Pets ease loneliness and isolation and help us cope in hard times, as they provide companionship. Pets provide opportunities for social interaction, as both dog and cat owners have a natural tendency to want to talk to one another. Increasing our network of friends and acquaintances and building community is an important way to boost mental wellness.
Pets help keep us healthy and active. Pet owners are more active and physically healthy than non-pet owners, which contribute to better sleep and overall health. My cats like to play one-way fetch, where I have to retrieve the ball. Maybe they’re smarter than I think.
Of course, owning a pet isn’t for everyone. When thinking about bringing a pet into your home, please consider if you have allergies or other health issues, your landlord won’t allow them, you’re not in a financial position, or don’t have the time and/or energy to devote. If you decide to bring a pet into your home, please adopt from your local animal shelter. Read about the adoption process and resources from the MSPCA. You’ll be changing an animal’s life, as well as your own.

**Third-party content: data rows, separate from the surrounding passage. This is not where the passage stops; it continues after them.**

==> src/hdl/afz_core.sv <==
// Notes on behaviour
// Four channels, up to three sensors each
// Light indication per channel
// Pressure indication per channel
// Binary input indication while energized
// Phase and residual start when over limit
// Current blocked indications when block input active
// Zone trips when all its conditions met
// Blocked zone shows blocked instead of trip
// Sensor fault when count differs from setting
// Unit fault when unit count differs
// Enabled current required with light
// Pressure inputs enable per zone like light
// Current condition needs configured sample count
// Three phase, two residual samples, 5 ms
// Phase, residual or both by configuration
// Zone enable and channel light matrix
// Test pulse option masks arc binary input
// Arc units send periodic wiring test pulses
// Trips go out on fast dedicated outputs; fast_trip_output_two_out carries the current condition, not a trip
// Four zones, disabled after reset
// Residual source none, first or second
// Trip is enable, sensors, currents, not blocked
// Recompute per program cycle, events on change
//
// The address map and the strobed register port were left to the implementer.
`timescale 1ns/10ps
module afz_core (
  input  wire logic                              clk_in,
  input  wire logic                              reset_n_in,
  input  wire logic [afz_pkg::REG_ADDR_W-1:0]    reg_addr_in,
  input  wire logic [afz_pkg::REG_DATA_W-1:0]    reg_wdata_in,
  input  wire logic                              reg_wr_in,
  input  wire logic                              reg_rd_in,
  output logic      [afz_pkg::REG_DATA_W-1:0]    reg_rdata_out,
  input  wire logic [afz_pkg::NUM_CHANNELS-1:0]  light_in,
  input  wire logic [afz_pkg::NUM_CHANNELS-1:0]  pressure_in,
  input  wire logic [4*afz_pkg::NUM_CHANNELS-1:0] sensor_count_in,
  input  wire logic [afz_pkg::UNIT_CNT_W-1:0]    unit_count_in,
  input  wire logic                              arc_binary_input_in,
  input  wire logic                              test_pulse_in,
  input  wire logic                              phase_block_in,
  input  wire logic                              res_block_in,
  input  wire logic [afz_pkg::NUM_ZONES-1:0]     zone_block_in,
  input  wire logic                              sample_valid_in,
  input  wire logic [afz_pkg::SAMPLE_W-1:0]      phase_one_samples_in,
  input  wire logic [afz_pkg::SAMPLE_W-1:0]      phase_two_samples_in,
  input  wire logic [afz_pkg::SAMPLE_W-1:0]      phase_three_samples_in,
  input  wire logic [afz_pkg::SAMPLE_W-1:0]      residual_input_one_in,
  input  wire logic [afz_pkg::SAMPLE_W-1:0]      residual_input_two_in,
  output logic [afz_pkg::NUM_CHANNELS-1:0]       light_ind_out,
  output logic [afz_pkg::NUM_CHANNELS-1:0]       pressure_ind_out,
  output logic                                   arc_binary_input_out,
  output logic                                   phase_start_out,
  output logic                                   res_start_out,
  output logic                                   phase_blocked_out,
  output logic                                   res_blocked_out,
  output logic [afz_pkg::NUM_ZONES-1:0]          zone_trip_out,
  output logic [afz_pkg::NUM_ZONES-1:0]          zone_blocked_out,
  output logic [afz_pkg::NUM_CHANNELS-1:0]       sensor_fault_out,
  output logic                                   unit_fault_out,
  output logic                                   fast_trip_output_one_out,
  output logic                                   fast_trip_output_two_out,
  output logic [afz_pkg::NUM_ZONES-1:0]          trip_on_evt_out,
  output logic [afz_pkg::NUM_ZONES-1:0]          trip_off_evt_out,
  output logic [afz_pkg::NUM_ZONES-1:0]          blk_on_evt_out,
  output logic [afz_pkg::NUM_ZONES-1:0]          blk_off_evt_out
);
  import afz_pkg::*;

  localparam int NSYNC = 2 * NUM_CHANNELS + 4 + NUM_ZONES;

  function automatic logic over_limit(input logic [SAMPLE_W-1:0] s,
                                      input logic [SAMPLE_W-1:0] lim);
    over_limit = s > lim;
  endfunction

  // Reset release
  logic [1:0] rst_sync_ff;
  logic       rst_n;
  always_ff @(posedge clk_in or negedge reset_n_in) begin
    if (!reset_n_in) begin
      rst_sync_ff <= 2'b00;
    end else begin
      rst_sync_ff <= {rst_sync_ff[0], 1'b1};
    end
  end
  assign rst_n = rst_sync_ff[1];

  // Pin inputs: three stages, change accepted when 2nd and 3rd agree
  logic [NSYNC-1:0] raw_pins;
  logic [NSYNC-1:0] s1_ff;
  logic [NSYNC-1:0] s2_ff;
  logic [NSYNC-1:0] s3_ff;
  logic [NSYNC-1:0] pin_ff;
  logic [NSYNC-1:0] nxt_pin;
  assign raw_pins = {zone_block_in, res_block_in, phase_block_in, test_pulse_in,
                     arc_binary_input_in, pressure_in, light_in};
  genvar gi;
  generate
    for (gi = 0; gi < NSYNC; gi++) begin : g_sync
      assign nxt_pin[gi] = (s2_ff[gi] == s3_ff[gi]) ? s3_ff[gi] : pin_ff[gi];
    end
  endgenerate
  always_ff @(posedge clk_in or negedge rst_n) begin
    if (!rst_n) begin
      s1_ff  <= '0;
      s2_ff  <= '0;
      s3_ff  <= '0;
      pin_ff <= '0;
    end else begin
      s1_ff  <= raw_pins;
      s2_ff  <= s1_ff;
      s3_ff  <= s2_ff;
      pin_ff <= nxt_pin;
    end
  end
  logic [NUM_CHANNELS-1:0] light_s;
  logic [NUM_CHANNELS-1:0] press_s;
  logic                    abi_s;
  logic                    tpulse_s;
  logic                    ph_blk_s;
  logic                    res_blk_s;
  logic [NUM_ZONES-1:0]    zblk_s;
  assign light_s   = pin_ff[NUM_CHANNELS-1:0];
  assign press_s   = pin_ff[2*NUM_CHANNELS-1:NUM_CHANNELS];
  assign abi_s     = pin_ff[2*NUM_CHANNELS];
  assign tpulse_s  = pin_ff[2*NUM_CHANNELS+1];
  assign ph_blk_s  = pin_ff[2*NUM_CHANNELS+2];
  assign res_blk_s = pin_ff[2*NUM_CHANNELS+3];
  assign zblk_s    = pin_ff[NSYNC-1:2*NUM_CHANNELS+4];

  // Configuration registers
  logic [31:0] zone_ctrl_ff;
  logic [15:0] light_mtx_ff;
  logic [15:0] press_mtx_ff;
  logic [31:0] curr_cfg_ff;
  logic [15:0] ph_lim_ff;
  logic [15:0] res_lim_ff;
  logic [7:0]  sens_cfg_ff;
  logic        wr_zone;
  logic        wr_light;
  logic        wr_press;
  logic        wr_curr;
  logic        wr_phl;
  logic        wr_resl;
  logic        wr_sens;
  assign wr_zone  = reg_wr_in && reg_addr_in == OFS_ZONE_CTRL;
  assign wr_light = reg_wr_in && reg_addr_in == OFS_LIGHT_MATRIX;
  assign wr_press = reg_wr_in && reg_addr_in == OFS_PRESS_MATRIX;
  assign wr_curr  = reg_wr_in && reg_addr_in == OFS_CURR_CFG;
  assign wr_phl   = reg_wr_in && reg_addr_in == OFS_PH_LIMIT;
  assign wr_resl  = reg_wr_in && reg_addr_in == OFS_RES_LIMIT;
  assign wr_sens  = reg_wr_in && reg_addr_in == OFS_SENS_CFG;
  always_ff @(posedge clk_in or negedge rst_n) begin
    if (!rst_n) begin
      zone_ctrl_ff <= RST_ZONE_CTRL;
      light_mtx_ff <= RST_MATRIX;
      press_mtx_ff <= RST_MATRIX;
      curr_cfg_ff  <= RST_CURR_CFG;
      ph_lim_ff    <= RST_LIMIT;
      res_lim_ff   <= RST_LIMIT;
      sens_cfg_ff  <= RST_SENS_CFG;
    end else begin
      if (wr_zone)  zone_ctrl_ff <= {20'h00000, reg_wdata_in[11:0]};
      if (wr_light) light_mtx_ff <= reg_wdata_in[15:0];
      if (wr_press) press_mtx_ff <= reg_wdata_in[15:0];
      if (wr_curr)  curr_cfg_ff  <= {16'h0000, reg_wdata_in[15:0]};
      if (wr_phl)   ph_lim_ff    <= reg_wdata_in[15:0];
      if (wr_resl)  res_lim_ff   <= reg_wdata_in[15:0];
      if (wr_sens)  sens_cfg_ff  <= reg_wdata_in[7:0];
    end
  end
  logic [NUM_ZONES-1:0] zone_en;
  logic [NUM_ZONES-1:0] zone_ph_en;
  logic [NUM_ZONES-1:0] zone_res_en;
  logic [1:0]           res_sel;
  logic                 tpulse_opt;
  logic [COUNT_W-1:0]   ph_need;
  logic [COUNT_W-1:0]   res_need;
  logic [UNIT_CNT_W-1:0] units_cfg;
  assign zone_en     = zone_ctrl_ff[ZC_EN_LSB +: NUM_ZONES];
  assign zone_ph_en  = zone_ctrl_ff[ZC_PH_LSB +: NUM_ZONES];
  assign zone_res_en = zone_ctrl_ff[ZC_RES_LSB +: NUM_ZONES];
  assign res_sel     = curr_cfg_ff[CC_RES_SEL_LSB +: 2];
  assign tpulse_opt  = curr_cfg_ff[CC_TEST_PLS_BIT];
  assign ph_need     = curr_cfg_ff[CC_PH_NUM_LSB +: COUNT_W];
  assign res_need    = curr_cfg_ff[CC_RES_NUM_LSB +: COUNT_W];
  assign units_cfg   = curr_cfg_ff[CC_UNITS_LSB +: UNIT_CNT_W];

  // Current condition: consecutive over-limit sample count per 5 ms sample
  logic [COUNT_W-1:0] ph_cnt_ff;
  logic [COUNT_W-1:0] res_cnt_ff;
  logic [COUNT_W-1:0] nxt_ph_cnt;
  logic [COUNT_W-1:0] nxt_res_cnt;
  logic               ph_over;
  logic               res_over;
  logic [SAMPLE_W-1:0] res_sample;
  assign ph_over = over_limit(phase_one_samples_in, ph_lim_ff)
                || over_limit(phase_two_samples_in, ph_lim_ff)
                || over_limit(phase_three_samples_in, ph_lim_ff);
  assign res_sample = (res_sel == AFZ_RES_ONE) ? residual_input_one_in :
                      (res_sel == AFZ_RES_TWO) ? residual_input_two_in :
                      '0;
  assign res_over = (res_sel != AFZ_RES_NONE) && over_limit(res_sample, res_lim_ff);
  assign nxt_ph_cnt  = !sample_valid_in ? ph_cnt_ff :
                       !ph_over ? '0 :
                       (ph_cnt_ff == '1) ? ph_cnt_ff : ph_cnt_ff + 1'b1;
  assign nxt_res_cnt = !sample_valid_in ? res_cnt_ff :
                       !res_over ? '0 :
                       (res_cnt_ff == '1) ? res_cnt_ff : res_cnt_ff + 1'b1;
  always_ff @(posedge clk_in or negedge rst_n) begin
    if (!rst_n) begin
      ph_cnt_ff  <= '0;
      res_cnt_ff <= '0;
    end else begin
      ph_cnt_ff  <= nxt_ph_cnt;
      res_cnt_ff <= nxt_res_cnt;
    end
  end
  logic ph_cond;
  logic res_cond;
  assign ph_cond  = (ph_cnt_ff != '0) && (ph_cnt_ff >= ph_need);
  assign res_cond = (res_cnt_ff != '0) && (res_cnt_ff >= res_need);

  // Program cycle tick
  logic [7:0] pc_cnt_ff;
  logic       pc_tick;
  assign pc_tick = (pc_cnt_ff == 8'(PROG_CYCLE_CYCLES - 1));
  always_ff @(posedge clk_in or negedge rst_n) begin
    if (!rst_n) begin
      pc_cnt_ff <= '0;
    end else begin
      pc_cnt_ff <= pc_tick ? 8'h00 : pc_cnt_ff + 8'h01;
    end
  end

  // Zone decisions
  logic [NUM_ZONES-1:0] zone_cond;
  logic [NUM_ZONES-1:0] nxt_trip;
  logic [NUM_ZONES-1:0] nxt_blk;
  generate
    for (gi = 0; gi < NUM_ZONES; gi++) begin : g_zone
      logic sens_hit;
      logic curr_ok;
      assign sens_hit = |(light_s & light_mtx_ff[gi*NUM_CHANNELS +: NUM_CHANNELS])
                     || |(press_s & press_mtx_ff[gi*NUM_CHANNELS +: NUM_CHANNELS]);
      assign curr_ok = (!zone_ph_en[gi] || (ph_cond && !ph_blk_s))
                    && (!zone_res_en[gi] || (res_cond && !res_blk_s));
      assign zone_cond[gi] = zone_en[gi] && sens_hit && curr_ok;
      assign nxt_trip[gi]  = zone_cond[gi] && !zblk_s[gi];
      assign nxt_blk[gi]   = zone_cond[gi] && zblk_s[gi];
    end
  endgenerate

  // Channel sensor faults
  logic [NUM_CHANNELS-1:0] nxt_sfault;
  generate
    for (gi = 0; gi < NUM_CHANNELS; gi++) begin : g_chan
      assign nxt_sfault[gi] = sensor_count_in[gi*4 +: 4]
                           != {2'b00, sens_cfg_ff[gi*SC_CH_W +: SC_CH_W]};
    end
  endgenerate

  // Indications refresh on the program tick
  always_ff @(posedge clk_in or negedge rst_n) begin
    if (!rst_n) begin
      {light_ind_out, pressure_ind_out, arc_binary_input_out, phase_start_out} <= '0;
      {res_start_out, phase_blocked_out, res_blocked_out, zone_trip_out} <= '0;
      {zone_blocked_out, sensor_fault_out, unit_fault_out, trip_on_evt_out} <= '0;
      {trip_off_evt_out, blk_on_evt_out, blk_off_evt_out} <= '0;
    end else if (pc_tick) begin
      light_ind_out        <= light_s;
      pressure_ind_out     <= press_s;
      arc_binary_input_out <= abi_s && !(tpulse_opt && tpulse_s);
      phase_start_out      <= ph_cond && !ph_blk_s;
      res_start_out        <= res_cond && !res_blk_s;
      phase_blocked_out    <= ph_cond && ph_blk_s;
      res_blocked_out      <= res_cond && res_blk_s;
      zone_trip_out        <= nxt_trip;
      zone_blocked_out     <= nxt_blk;
      sensor_fault_out     <= nxt_sfault;
      unit_fault_out       <= unit_count_in != units_cfg;
      trip_on_evt_out      <= nxt_trip & ~zone_trip_out;
      trip_off_evt_out     <= ~nxt_trip & zone_trip_out;
      blk_on_evt_out       <= nxt_blk & ~zone_blocked_out;
      blk_off_evt_out      <= ~nxt_blk & zone_blocked_out;
    end else begin
      {trip_on_evt_out, trip_off_evt_out, blk_on_evt_out, blk_off_evt_out} <= '0;
    end
  end

  // Fast trip path bypasses the program cycle to cut latency
  always_ff @(posedge clk_in or negedge rst_n) begin
    if (!rst_n) begin
      fast_trip_output_one_out <= 1'b0;
      fast_trip_output_two_out <= 1'b0;
    end else begin
      fast_trip_output_one_out <= |nxt_trip;
      fast_trip_output_two_out <= ph_cond || res_cond;
    end
  end

  // Register read, one cycle later; unmapped reads zero
  logic [31:0] rd_mux;
  logic [31:0] status_word;
  logic [31:0] event_word;
  assign status_word = {14'h0000, unit_fault_out, res_blocked_out, phase_blocked_out,
                        res_start_out, phase_start_out, arc_binary_input_out,
                        sensor_fault_out, pressure_ind_out, light_ind_out};
  assign event_word  = {16'h0000, blk_off_evt_out, blk_on_evt_out,
                        zone_blocked_out, zone_trip_out};
  assign rd_mux = reg_addr_in == OFS_ZONE_CTRL    ? zone_ctrl_ff :
                  reg_addr_in == OFS_LIGHT_MATRIX ? {16'h0000, light_mtx_ff} :
                  reg_addr_in == OFS_PRESS_MATRIX ? {16'h0000, press_mtx_ff} :
                  reg_addr_in == OFS_CURR_CFG     ? curr_cfg_ff :
                  reg_addr_in == OFS_PH_LIMIT     ? {16'h0000, ph_lim_ff} :
                  reg_addr_in == OFS_RES_LIMIT    ? {16'h0000, res_lim_ff} :
                  reg_addr_in == OFS_SENS_CFG     ? {24'h000000, sens_cfg_ff} :
                  reg_addr_in == OFS_STATUS       ? status_word :
                  reg_addr_in == OFS_EVENTS       ? event_word : 32'h0000_0000;
  always_ff @(posedge clk_in or negedge rst_n) begin
    if (!rst_n) begin
      reg_rdata_out <= '0;
    end else begin
      reg_rdata_out <= reg_rd_in ? rd_mux : 32'h0000_0000;
    end
  end
endmodule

A pet can't cure symptoms of depression, nor is a pet a substitute for medication or talk therapy. And, being a pet owner comes with its challenges, of course, but the positives sure do outweigh the negatives. As author Ben Williams so perfectly stated, “There is no psychiatrist in the world like a puppy licking your face.”
Resource: Mental Health Assistance Dogs: http://www.mentalhealthdogs.org/
Mental health assistance dogs are trained to perform tasks that help ease debilitating symptoms for people living with conditions like Post Traumatic Stress, depression, anxiety, Asperger's Syndrome, and Tourette’s syndrome.